Objective: To describe the epidemiological and clinical aspects of urethral strictures in men in the urology department of the Cocody University Hospital over a period of 20 years and to analyze the evolution of their characteristics according to the periods. Methodology: This is a retrospective, descriptive and comparative study conducted at the urology department of the Cocody University Hospital. All records of male patients hospitalized for urethral stricture between January 2003 and December 2023 were included. Data were extracted using a standardized form and then analyzed using Statistical Package for the Social Sciences (SPSS) 17.0 and Epi Info 7 software. 2. Statistical tests were used to assess significance (p < 0.05).
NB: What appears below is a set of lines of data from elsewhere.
===== config.mk =====
export PLATFORM = sky130hd
export DESIGN_NAME = exc_dispatch
export DESIGN_NICKNAME = d
export VERILOG_FILES = /design/src/rtl/exc_pkg.sv /design/src/rtl/exc_align_rule.sv /design/src/rtl/exc_req_arb.sv /design/src/rtl/exc_vector_sel.sv /design/src/rtl/exc_state.sv /design/src/rtl/exc_dispatch.sv
export SDC_FILE = /design/constraint.sdc
export NUM_CORES = 1
export LEC_CHECK = 0
export ABC_AREA = 1
export BUFFER_PORTS_ARGS = -buffer_cell sky130_fd_sc_hd__buf_2
export CELL_PAD_IN_SITES_DETAIL_PLACEMENT = 2
export CELL_PAD_IN_SITES_GLOBAL_PLACEMENT = 2
export CORE_ASPECT_RATIO = 1.25
export CORE_MARGIN = 2
export CORE_UTILIZATION = 24
export CTS_CLUSTER_SIZE = 20
export DETAILED_ROUTE_END_ITERATION = 8
export PLACE_DENSITY = 0.88
export SYNTH_ARGS = -nofsm -noshare
export SYNTH_HDL_FRONTEND = slang
export SYNTH_HIERARCHICAL = 1
export SYNTH_SLANG_ARGS = --single-unit

===== constraint.sdc =====
create_clock -name clk -period 1.5 [get_ports clk]
set_input_delay 0.3 -clock clk [delete_from_list [all_inputs] [get_ports clk]]
set_output_delay 0.3 -clock clk [all_outputs]
set_load 0.1 [all_outputs]

===== src/rtl/exc_pkg.sv =====
package exc_pkg;
    localparam int REG_AW = 3;

    typedef enum logic [1:0] {
        VEC_KERNEL = 2'd0,
        VEC_USER   = 2'd1,
        VEC_DOUBLE = 2'd2
    } vec_e;

    typedef enum logic [REG_AW-1:0] {
        REG_STATUS = 3'd0,
        REG_EPC    = 3'd1,
        REG_DEPC   = 3'd2,
        REG_CAUSE  = 3'd3,
        REG_VADDR  = 3'd4
    } reg_idx_e;
endpackage


===== src/rtl/exc_align_rule.sv =====
module exc_align_rule #(
    parameter bit UNALIGNED_EXC = 1'b1,
    parameter bit HW_ALIGN      = 1'b0
) (
    input  logic mis_valid,
    output logic raise
);
    generate
        if (UNALIGNED_EXC && !HW_ALIGN) begin : g_trap
            assign raise = mis_valid;
        end else begin : g_quiet
            logic unused_mis;
            assign unused_mis = mis_valid;
            assign raise = 1'b0;
        end
    endgenerate
endmodule


===== src/rtl/exc_req_arb.sv =====
module exc_req_arb #(
    parameter int PC_W        = 32,
    parameter int CAUSE_W     = 6,
    parameter int ALIGN_CAUSE = 9
) (
    input  logic               req_valid,
    input  logic [PC_W-1:0]    req_pc,
    input  logic [CAUSE_W-1:0] req_cause,
    input  logic               req_has_addr,
    input  logic [PC_W-1:0]    req_addr,
    input  logic               mis_raise,
    input  logic [PC_W-1:0]    mis_pc,
    input  logic [PC_W-1:0]    mis_addr,
    output logic               exc_valid,
    output logic [PC_W-1:0]    exc_pc,
    output logic [CAUSE_W-1:0] exc_cause,
    output logic               exc_has_addr,
    output logic [PC_W-1:0]    exc_addr
);
    localparam logic [CAUSE_W-1:0] ALIGN_CODE = CAUSE_W'(ALIGN_CAUSE);

    always_comb begin
        exc_valid    = req_valid | mis_raise;
        exc_pc       = req_pc;
        exc_cause    = req_cause;
        exc_has_addr = req_has_addr;
        exc_addr     = req_addr;
        if (!req_valid) begin
            exc_pc       = mis_pc;
            exc_cause    = ALIGN_CODE;
            exc_has_addr = 1'b1;
            exc_addr     = mis_addr;
        end
    end
endmodule


===== src/rtl/exc_vector_sel.sv =====
module exc_vector_sel
    import exc_pkg::*;
(
    input  logic excm,
    input  logic um,
    output vec_e vec
);
    always_comb begin
        if (excm)    vec = VEC_DOUBLE;
        else if (um) vec = VEC_USER;
        else         vec = VEC_KERNEL;
    end
endmodule


===== src/rtl/exc_state.sv =====
module exc_state
    import exc_pkg::*;
#(
    parameter int PC_W     = 32,
    parameter int CAUSE_W  = 6,
    parameter bit HAS_DEPC = 1'b1
) (
    input  logic               clk,
    input  logic               rst_n,
    input  logic               exc_valid,
    input  logic [PC_W-1:0]    exc_pc,
    input  logic [CAUSE_W-1:0] exc_cause,
    input  logic               exc_has_addr,
    input  logic [PC_W-1:0]    exc_addr,
    input  vec_e               vec,
    input  logic               sw_we,
    input  logic [REG_AW-1:0]  sw_addr,
    input  logic [PC_W-1:0]    sw_wdata,
    output logic [1:0]         vec_sel_o,
    output logic               taken_o,
    output logic               excm_o,
    output logic               um_o,
    output logic [PC_W-1:0]    epc_o,
    output logic [PC_W-1:0]    depc_o,
    output logic [CAUSE_W-1:0] cause_o,
    output logic [PC_W-1:0]    vaddr_o
);
    typedef struct packed {
        logic               excm;
        logic               um;
        logic [PC_W-1:0]    epc;
        logic [PC_W-1:0]    depc;
        logic [PC_W-1:0]    vaddr;
        logic [CAUSE_W-1:0] cause;
        logic [1:0]         vec;
        logic               taken;
    } st_t;

    st_t st_d, st_q;

    always_comb begin
        st_d       = st_q;
        st_d.taken = 1'b0;
        if (exc_valid) begin
            if (exc_has_addr) st_d.vaddr = exc_addr;
            if (st_q.excm && HAS_DEPC) st_d.depc = exc_pc;
            else                       st_d.epc  = exc_pc;
            st_d.vec   = vec;
            st_d.cause = exc_cause;
            st_d.excm  = 1'b1;
            st_d.taken = 1'b1;
        end else if (sw_we) begin
            case (sw_addr)
                REG_STATUS: begin
                    st_d.excm = sw_wdata[0];
                    st_d.um   = sw_wdata[1];
                end
                REG_EPC:   st_d.epc   = sw_wdata;
                REG_DEPC:  st_d.depc  = sw_wdata;
                REG_CAUSE: st_d.cause = sw_wdata[CAUSE_W-1:0];
                REG_VADDR: st_d.vaddr = sw_wdata;
                default: ;
            endcase
        end
    end

    always_ff @(posedge clk or negedge rst_n) begin
        if (!rst_n) st_q <= '0;
        else        st_q <= st_d;
    end

    generate
        if (HAS_DEPC) begin : g_depc
            assign depc_o = st_q.depc;
        end else begin : g_no_depc
            logic [PC_W-1:0] unused_depc;
            assign unused_depc = st_q.depc;
            assign depc_o      = '0;
        end
    endgenerate

    assign vec_sel_o = st_q.vec;
    assign taken_o   = st_q.taken;
    assign excm_o    = st_q.excm;
    assign um_o      = st_q.um;
    assign epc_o     = st_q.epc;
    assign cause_o   = st_q.cause;
    assign vaddr_o   = st_q.vaddr;
endmodule


===== src/rtl/exc_dispatch.sv =====
module exc_dispatch
    import exc_pkg::*;
#(
    parameter int PC_W          = 32,
    parameter int CAUSE_W       = 6,
    parameter int ALIGN_CAUSE   = 9,
    parameter bit HAS_DEPC      = 1'b1,
    parameter bit UNALIGNED_EXC = 1'b1,
    parameter bit HW_ALIGN      = 1'b0
) (
    input  logic               clk,
    input  logic               rst_n,
    input  logic               req_valid,
    input  logic [PC_W-1:0]    req_pc,
    input  logic [CAUSE_W-1:0] req_cause,
    input  logic               req_has_addr,
    input  logic [PC_W-1:0]    req_addr,
    input  logic               mis_valid,
    input  logic [PC_W-1:0]    mis_pc,
    input  logic [PC_W-1:0]    mis_addr,
    input  logic               sw_we,
    input  logic [2:0]         sw_addr,
    input  logic [PC_W-1:0]    sw_wdata,
    output logic [1:0]         vec_sel_o,
    output logic               taken_o,
    output logic               excm_o,
    output logic               um_o,
    output logic [PC_W-1:0]    epc_o,
    output logic [PC_W-1:0]    depc_o,
    output logic [CAUSE_W-1:0] cause_o,
    output logic [PC_W-1:0]    vaddr_o
);
    logic               mis_raise;
    logic               exc_valid;
    logic [PC_W-1:0]    exc_pc;
    logic [CAUSE_W-1:0] exc_cause;
    logic               exc_has_addr;
    logic [PC_W-1:0]    exc_addr;
    vec_e               vec;

    exc_align_rule #(
        .UNALIGNED_EXC (UNALIGNED_EXC),
        .HW_ALIGN      (HW_ALIGN)
    ) u_align (
        .mis_valid (mis_valid),
        .raise     (mis_raise)
    );

    exc_req_arb #(
        .PC_W        (PC_W),
        .CAUSE_W     (CAUSE_W),
        .ALIGN_CAUSE (ALIGN_CAUSE)
    ) u_arb (
        .req_valid    (req_valid),
        .req_pc       (req_pc),
        .req_cause    (req_cause),
        .req_has_addr (req_has_addr),
        .req_addr     (req_addr),
        .mis_raise    (mis_raise),
        .mis_pc       (mis_pc),
        .mis_addr     (mis_addr),
        .exc_valid    (exc_valid),
        .exc_pc       (exc_pc),
        .exc_cause    (exc_cause),
        .exc_has_addr (exc_has_addr),
        .exc_addr     (exc_addr)
    );

    exc_vector_sel u_vsel (
        .excm (excm_o),
        .um   (um_o),
        .vec  (vec)
    );

    exc_state #(
        .PC_W     (PC_W),
        .CAUSE_W  (CAUSE_W),
        .HAS_DEPC (HAS_DEPC)
    ) u_state (
        .clk          (clk),
        .rst_n        (rst_n),
        .exc_valid    (exc_valid),
        .exc_pc       (exc_pc),
        .exc_cause    (exc_cause),
        .exc_has_addr (exc_has_addr),
        .exc_addr     (exc_addr),
        .vec          (vec),
        .sw_we        (sw_we),
        .sw_addr      (sw_addr),
        .sw_wdata     (sw_wdata),
        .vec_sel_o    (vec_sel_o),
        .taken_o      (taken_o),
        .excm_o       (excm_o),
        .um_o         (um_o),
        .epc_o        (epc_o),
        .depc_o       (depc_o),
        .cause_o      (cause_o),
        .vaddr_o      (vaddr_o)
    );
endmodule


==> flow_summary.toml <==
[floorplanning]
row_count = 64
dieArea_um2 = 26100
die_w_um = 145
core_um2 = 24400
die_h_um = 180
initial_core_util_pct = 24.4
ios = 282

[timing]
slew_headroom_pct = 64.7
tns_ns = 0
timing.hold.ws_ns = 0.285
fin_skew_ns = 0.00884
setup_viol = 0
fmax_ghz = 0.680
rsz0062_at_grt = "no"
fin_crit_ns = 1.47
finalCritPeriodShare_pct = 98.0
tightestPinTransition_ns = 0.533
hold_viol = 0
maxSlewViolCount = 0

[worst_setup_path]
slowest_stage = "buf_2"
crit_path_max_fanout = 2
critPathKind = "flip-flop to output port"
slowest_delay_ns = 0.46
crit_path_cell_trace = "buf_2"
r2r_start = "u_state/excm_o$_DFFE_PN0P_"
end_kind = "output port"
path_delay_family = "buffers and inverters"
crit_required_ns = 1.20
arrival_ns = 1.17
cp-startpoint = "u_state/vaddr_o[22]$_DFFE_PN0P_"
critical_path_buf_inv_count = 1
worstSetupStartpointType = "flip-flop"

[cells_and_area]
nets = 1344
synthToLayoutAreaGrowth_pct = 42.6
drive_gt1_share_pct = 30.8
layout_common_cells = "552 x nand2_1, 236 x buf_2, 137 x nand3_1"
final_common_cell = "nand2_1"

[status]
status = "complete, no violations"

[clock_tree]
clkLatencyLatePin_ns = 0.35
clock-sinks = 107
clock_path_buffers = 2
clkTransAtPathRegs_ns = 0.08
cts_htree_levels = 3
cts_tree = "built"
cts_setup_buffers = 0
numCtsBuffers = 9
cts-root-buf = "clkbuf_16"

[grt]
grt-ovfl-total = 0
grt_usage_pct = 21.8
grt_start_max_net_pins = 41
antenna_found_initial = 3
grt_pass1_wl_mm = 45.0
grt_pass1_vias = 8063

[route]
vias = 7051
ant_nets = 0
drtPass1Iterations = 5
finalWirelength_mm = 28.2
drc = 0
drt-initial-drc-count = 227
avgViaCountPerCell = 4.68
routedWlPerCell_um = 18.7

[logic_synthesis]
synth_cell_types = 19
ys_seq_area_share_pct = 45.0
avgSynthCellArea_um2 = 6.72
ys_seq_elements = 107
synthTopCellsByArea = "dfrtp_1 45%, nand2_1 35%, nand3_1 12%"
async_flop_share_pct = 100
syn_inst = 886
synth_edf_count = 0
synthDominantCellAreaShare_pct = 45.0
syn_area_um2 = 5960
synth-main-ff-cell = "dfrtp_1"
synth_top_area_cell = "dfrtp_1"
syn_nets = 1061
yosys_warnings = 6

[pwr]
p_leak_nw = 5.13
p_per_area_nw_per_um2 = 1330
peakVddDrop_v = 0.000489

[flow_run]
maxCapViolCount = 0

[placed_design]
portBuffers = 281
gp_congestion = 0.810
dp.final_hpwl_mm = 22.2

[hold_path]
hp-start = "sw_wdata[0]"
hp-class = "input pin to flip-flop"
-- cell families (layout without fill, tap and decap cells) --
family | after synthesis | count (layout) | synth area share, %
AO/OA/AOI/OAI | 3 | 3 | 0.294
buffers and inverters | 72 | 359 | 6.95
other | 0 | 3 | 0
AND/OR/NAND/NOR | 704 | 704 | 47.8
flip-flops | 107 | 107 | 45.0
-- path summary, 6_finish.rpt --
kind | to | slack, ns | cells past startpoint
hold reg to reg | u_state/epc_o[8]$_DFFE_PN0P_ | 0.48 | 2
max in group asynchronous | u_state/epc_o[26]$_DFFE_PN0P_ | 0.54 | 3
setup / recovery | vaddr_o[22] | 0.03 | 1
hold / removal | u_state/excm_o$_DFFE_PN0P_ | 0.29 | 3
setup reg to reg | u_state/epc_o[11]$_DFFE_PN0P_ | 0.18 | 6
min in group asynchronous | u_state/vec_sel_o[0]$_DFFE_PN0P_ | 0.41 | 2
-- state kept, by name, indices dropped and copies added (netlist names) --
name               cells
u_state/cause_o        6
u_state/um_o           1
u_state/vec_sel_o      2
u_state/excm_o         1
u_state/depc_o        32
u_state/taken_o        1
u_state/epc_o         32
u_state/vaddr_o       32
-- per-layer routing --
| metal | share of wire, % | up-vias | wire length [um] | GRT usage [%] |
|---|---|---|---|---|
| li1 | - | 3328 | - | - |
| met4 | 4.3 | 0 | 1220 | 10.5 |
| met5 | 0 | - | 0 | 0 |
| met3 | 3.8 | 50 | 1080 | 3.24 |
| met1 | 39 | 3472 | 11000 | 24.0 |
| met2 | 53 | 201 | 14900 | 40.7 |
-- power by group --
| group | total (W) | switching, W | internal (W) |
|---|---|---|---|
| clock | 0.00234 | 0.00120 | 0.00114 |
| combinational | 0.00538 | 0.00434 | 0.00105 |
| sequential | 0.00356 | 0.000269 | 0.00329 |
-- stage by stage --
| stage | area (um^2) | worst slack, ns | cells | utilization [%] | power, W |
|---|---|---|---|---|---|
| 3_3_place_gp | 8100 | -0.170 | 1487 | 33.2 | 0.00884 |
| 4_1_cts | 8410 | 0.000790 | 1503 | 34.4 | 0.0114 |
| 5_1_grt | 8490 | 0.000338 | 1506 | 34.8 | 0.0118 |
| 6_report | 8490 | 0.0297 | 1506 | 34.8 | 0.0113 |
| 2_1_floorplan | 5970 | 0.00835 | 886 | - | 0.00750 |
| 3_5_place_dp | 8100 | -0.208 | 1487 | 33.2 | 0.00895 |
-- final cells by class --
type                            instances  area (um^2)
Clock buffer                            9          225
Clock inverter                          6         48.8
Tap cell                              330          413
Multi-Input combinational cell        707         2880
Fill cell                            2982        15900
Inverter                               13         53.8
Timing Repair Buffer                  331         2180
Antenna cell                            3         7.51
Sequential cell                       107         2680
-- cell usage after synthesis, types with 3 or more instances --
library cell    n
nand2_2         3
buf_4          10
clkbuf_1       14
nand2_1       555
buf_6          10
buf_2          21
inv_1          10
dfrtp_1       107
buf_1           4
nand3_1       137
-- timing repair --
action	in CTS	in global routing
hold buffers	1	0
endpoints found under the hold margin	18	0
setup endpoints to repair	10	30
gates resized for setup	10	30
Power figures use the tool's default switching activity.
Results: Out of a total of 9,134 records, 204 cases of urethral stricture were collected, representing a hospital prevalence of 2.2%. The most affected age group was 28-38 years (33.2%), and the majority of patients were married (79.15%) and civil servants (46.60%). The bulbar site was the most frequent (82.78%) and long strictures (>3 cm) dominated (58.31%). Traumatic etiology increased from 34.09% to 51.73% between the two periods, while infectious forms decreased from 45.45% to 29.31% (p < 0.01). Conclusion: At the end of this retrospective descriptive and analytical study carried out over a period of 20 years (2003-2023) in the urology department of the CHU of Cocody, it appears that urethral strictures remain a frequent pathology, mainly affecting young and active men, with a stable hospital prevalence of 2.2%. The comparative analysis of the two decades reveals that traumatic etiology has become the primary cause in the recent period while the infectious forms that were once dominant are in clear decline.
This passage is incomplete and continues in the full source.